What impact does race have when it comes to casting? Rubin says that race in a screenplay is something he tries to ignore when it comes to casting.

"One of the first things I do when reading a script is cross out the character descriptions," Rubin said. "The writers of a screenplay write very detailed descriptions of each character for a very specific purpose — because they write that screenplay for studio executives. They want a studio executive to envision what this movie is and then write a beautiful check to make the film. As casting directors, we ignore those descriptions and focus only on how does this character impact the story, and that can happen from many, many perspectives, from many genders, many races, many types."

"Wonder Woman"

Kennedy says that they sought an actress with a European feel, both at Zack Snyder's request and out of an attempt to appease fans.

"Because the legend of Wonder Woman is that she's from Greece, and the fan base needs these kinds of things to be paid attention to," Kennedy said. "We had seen Gal [Gadot] in the 'Fast and Furious' series and really loved her, and then we met her. And she's absolutely fantastic. She's 5'10", she's a supermodel, and she was in the Israeli army."

Kennedy said those attributes, combined with having no fear, made Gadot the right wondrous woman for the role, though it came as part of a worldwide search.

"Cloud Atlas"

Lana and Andy Wachowskis used an extremely international and diverse cast in their complicated sci-fi film, "Cloud Atlas." Kennedy said casting the movie took two years, including getting Tom Hanks attached to play a wide variety of roles.

"It wasn't about ethnic lines, it was about the soul lines of the character, and how they were embodied in different people," Kennedy said. "And so it was very hard for people to understand.

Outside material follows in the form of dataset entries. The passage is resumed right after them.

[src/rtl/track_segment_arbiter.sv]
// ---------------------------------------------------------------------------
// track_segment_arbiter
//
// Grants a single shared track segment to one of two trains (A or B).
// A request in IDLE selects the route and moves the switch bank first. The
// grant is issued after the switch bank has been held for SETTLE cycles. The
// owner keeps the segment until the exit sensor (CLR) fires. When both trains
// ask at the same time, the train that was not served last wins. The LAST
// pointer resets to A, so B wins the first tie.
//
// Optional feature (macro TRACK_ARB_WATCHDOG_EN):
//   When defined, the shared counter also times the occupancy. If TIMEOUT
//   cycles pass without CLR, the FSM enters a sticky FAULT state, and only
//   RESET leaves it. When undefined, FAULT is tied low and occupancy is
//   unbounded.
//
// Parameters:
//   SETTLE   switch-bank hold cycles before a grant (1 .. 2^CNT_W-1)
//   TIMEOUT  occupancy limit in cycles (watchdog builds only)
//   CNT_W    width of the shared settle/occupancy counter
//
// Ports:
//   Clock      rising-edge clock
//   RESET      synchronous, active-high reset
//   REQ_A      train A waiting at the entry sensor (level)
//   REQ_B      train B waiting at the entry sensor (level)
//   CLR        exit sensor, the granted train has left
//   SW         switch bank: 3'b000 = route A, 3'b011 = route B
//   DA, DB     train drive: 2'b01 = go, 2'b00 = stop
//   GRANT_A/B  segment owned by A / B
//   FAULT      watchdog tripped
//   dbg_state  current FSM state code (for observation only)
//
// All functional outputs are registered. They are decoded from the next
// state, so they change on the same edge as the state register (Moore).
// ---------------------------------------------------------------------------
module track_segment_arbiter #(
    parameter int SETTLE  = 4,
    parameter int TIMEOUT = 200,
    parameter int CNT_W   = 8
) (
    input  logic       Clock,
    input  logic       RESET,
    input  logic       REQ_A,
    input  logic       REQ_B,
    input  logic       CLR,
    output logic [2:0] SW,
    output logic [1:0] DA,
    output logic [1:0] DB,
    output logic       GRANT_A,
    output logic       GRANT_B,
    output logic       FAULT,
    output logic [2:0] dbg_state
);

    typedef enum logic [2:0] {
        ST_IDLE  = 3'd0,
        ST_SET_A = 3'd1,
        ST_OCC_A = 3'd2,
        ST_SET_B = 3'd3,
        ST_OCC_B = 3'd4
`ifdef TRACK_ARB_WATCHDOG_EN
        , ST_FAULT = 3'd5
`endif
    } state_t;

    localparam logic [CNT_W-1:0] CNT_MAX     = '1;
    localparam logic [CNT_W-1:0] SETTLE_LAST = CNT_W'(SETTLE - 1);
`ifdef TRACK_ARB_WATCHDOG_EN
    localparam logic [CNT_W-1:0] TIMEOUT_LAST = CNT_W'(TIMEOUT - 1);
`endif

    // Both limits must be reachable by the counter, or the FSM would never
    // leave SET_x (or never time out).
    if (SETTLE < 1 || SETTLE > (1 << CNT_W) - 1) begin : g_bad_settle
        $error("track_segment_arbiter: SETTLE out of range");
    end
    if (TIMEOUT < 1 || TIMEOUT > (1 << CNT_W) - 1) begin : g_bad_timeout
        $error("track_segment_arbiter: TIMEOUT out of range");
    end

    state_t           state, state_nx;
    logic [CNT_W-1:0] cnt, cnt_nx, cnt_inc;
    logic             last_b, last_b_nx;   // 1: B was served last
    logic [2:0]       sw_nx;
    logic [1:0]       da_nx, db_nx;
    logic             ga_nx, gb_nx;

    assign dbg_state = state;

    // Next-state and counter logic.
    always_comb begin
        state_nx  = state;
        cnt_nx    = cnt;
        last_b_nx = last_b;
        // The counter saturates instead of wrapping.
        cnt_inc   = (cnt == CNT_MAX) ? cnt : cnt + 1'b1;
        case (state)
            ST_IDLE: begin
                cnt_nx = '0;
                if (REQ_A && REQ_B) begin
                    state_nx = last_b ? ST_SET_A : ST_SET_B;
                end else if (REQ_A) begin
                    state_nx = ST_SET_A;
                end else if (REQ_B) begin
                    state_nx = ST_SET_B;
                end
            end
            // CLR and request withdrawal are deliberately not looked at
            // here. Once the switch bank starts moving, the grant completes.
            ST_SET_A, ST_SET_B: begin
                if (cnt == SETTLE_LAST) begin
                    state_nx = (state == ST_SET_A) ? ST_OCC_A : ST_OCC_B;
                    cnt_nx   = '0;
                end else begin
                    cnt_nx = cnt_inc;
                end
            end
            ST_OCC_A, ST_OCC_B: begin
                // CLR wins over a timeout in the same cycle.
                if (CLR) begin
                    state_nx  = ST_IDLE;
                    last_b_nx = (state == ST_OCC_B);
                    cnt_nx    = '0;
                end
`ifdef TRACK_ARB_WATCHDOG_EN
                else if (cnt == TIMEOUT_LAST) begin
                    state_nx = ST_FAULT;
                end else begin
                    cnt_nx = cnt_inc;
                end
`endif
            end
`ifdef TRACK_ARB_WATCHDOG_EN
            ST_FAULT: state_nx = ST_FAULT;
`endif
            default: begin
                state_nx = ST_IDLE;
                cnt_nx   = '0;
            end
        endcase
    end

    // Output decode from the next state. SW holds in IDLE/FAULT.
    always_comb begin
        sw_nx = SW;
        da_nx = 2'b00;
        db_nx = 2'b00;
        ga_nx = 1'b0;
        gb_nx = 1'b0;
        case (state_nx)
            ST_SET_A: sw_nx = 3'b000;
            ST_SET_B: sw_nx = 3'b011;
            ST_OCC_A: begin
                sw_nx = 3'b000;
                da_nx = 2'b01;
                ga_nx = 1'b1;
            end
            ST_OCC_B: begin
                sw_nx = 3'b011;
                db_nx = 2'b01;
                gb_nx = 1'b1;
            end
            default: ;
        endcase
    end

    always_ff @(posedge Clock) begin
        if (RESET) begin
            state   <= ST_IDLE;
            cnt     <= '0;
            last_b  <= 1'b0;
            SW      <= 3'b011;
            DA      <= 2'b00;
            DB      <= 2'b00;
            GRANT_A <= 1'b0;
            GRANT_B <= 1'b0;
        end else begin
            state   <= state_nx;
            cnt     <= cnt_nx;
            last_b  <= last_b_nx;
            SW      <= sw_nx;
            DA      <= da_nx;
            DB      <= db_nx;
            GRANT_A <= ga_nx;
            GRANT_B <= gb_nx;
        end
    end

`ifdef TRACK_ARB_WATCHDOG_EN
    always_ff @(posedge Clock) begin
        if (RESET) begin
            FAULT <= 1'b0;
        end else begin
            FAULT <= (state_nx == ST_FAULT);
        end
    end
`else
    assign FAULT = 1'b0;
`endif

endmodule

But wherein Caucasian actors played Asian, Asian played Caucasian, and it was just a big mashup of humanity."

"Game Change"

Rubin worked on casting for two political projects: "Recount" and "Game Change." He says that authenticity in a film based on a true story is important, but you don't want to be beholden to an impersonation.

"Julianne [Moore] had certain trepidations about [playing Sarah Palin], which are reasonable, and she did a tremendous amount of research and got very obsessive about the cadence, the voice, the movement and all of that," Rubin said. "And then, very cleverly, when it came time to shoot, [she] forgot about all of that and just played it as herself." 

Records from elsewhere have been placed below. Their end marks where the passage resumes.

### config.mk
export PLATFORM = sky130hd
export DESIGN_NAME = capture_buffer_ctrl
export DESIGN_NICKNAME = d
export VERILOG_FILES = /design/src/rtl/capture_buffer_ctrl.sv
export SDC_FILE = /design/constraint.sdc
export NUM_CORES = 1
export LEC_CHECK = 0
export ABC_AREA = 1
export BUFFER_PORTS_ARGS = -buffer_cell sky130_fd_sc_hd__buf_2
export CORE_ASPECT_RATIO = 0.5
export CORE_MARGIN = 4
export CORE_UTILIZATION = 40
export DETAILED_ROUTE_END_ITERATION = 6
export GPL_ROUTABILITY_DRIVEN = 0
export GPL_TIMING_DRIVEN = 1
export PLACE_DENSITY_LB_ADDON = 0.08
export SLEW_MARGIN = 40
export SYNTH_ARGS = -nofsm -noshare
export SYNTH_HDL_FRONTEND = slang
export SYNTH_SLANG_ARGS = --single-unit
### constraint.sdc
create_clock -name clk -period 5.4 [get_ports clk]
set_input_delay 0.54 -clock clk [delete_from_list [all_inputs] [get_ports clk]]
set_output_delay 0.54 -clock clk [all_outputs]
set_load 0.05 [all_outputs]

Backlash for Ben Affleck as Batman

When the announcement that Ben Affleck would play Batman in "Batman v Superman: Dawn of Justice" (and beyond) was made, it led to a huge amount of backlash online — more than Kennedy and the rest of the team expected, she said.

"I think Ben handled it really well, but I think it was hard on him. I don't think, at any time, people can't expect that to not have an effect on these actors. It doesn't matter if it's Ben or anybody. All this negativity, and this anonymous hating that goes on on these websites is really out of control."

Kennedy added that audiences need to reserve judgment until they actually see what's being made, and that she's bothered by people showing hate toward casting decisions and movies in general before it's even made.

"No one knows what kind of Batman we're making," Kennedy said. "No one knows the character of Batman in this particular movie. It's not Christian [Bale]. It's a new Batman, and Ben is a new Batman, and he has a new take on it, and he's worked very hard at this, and he has committed himself to it, and I think people are really going to be surprised."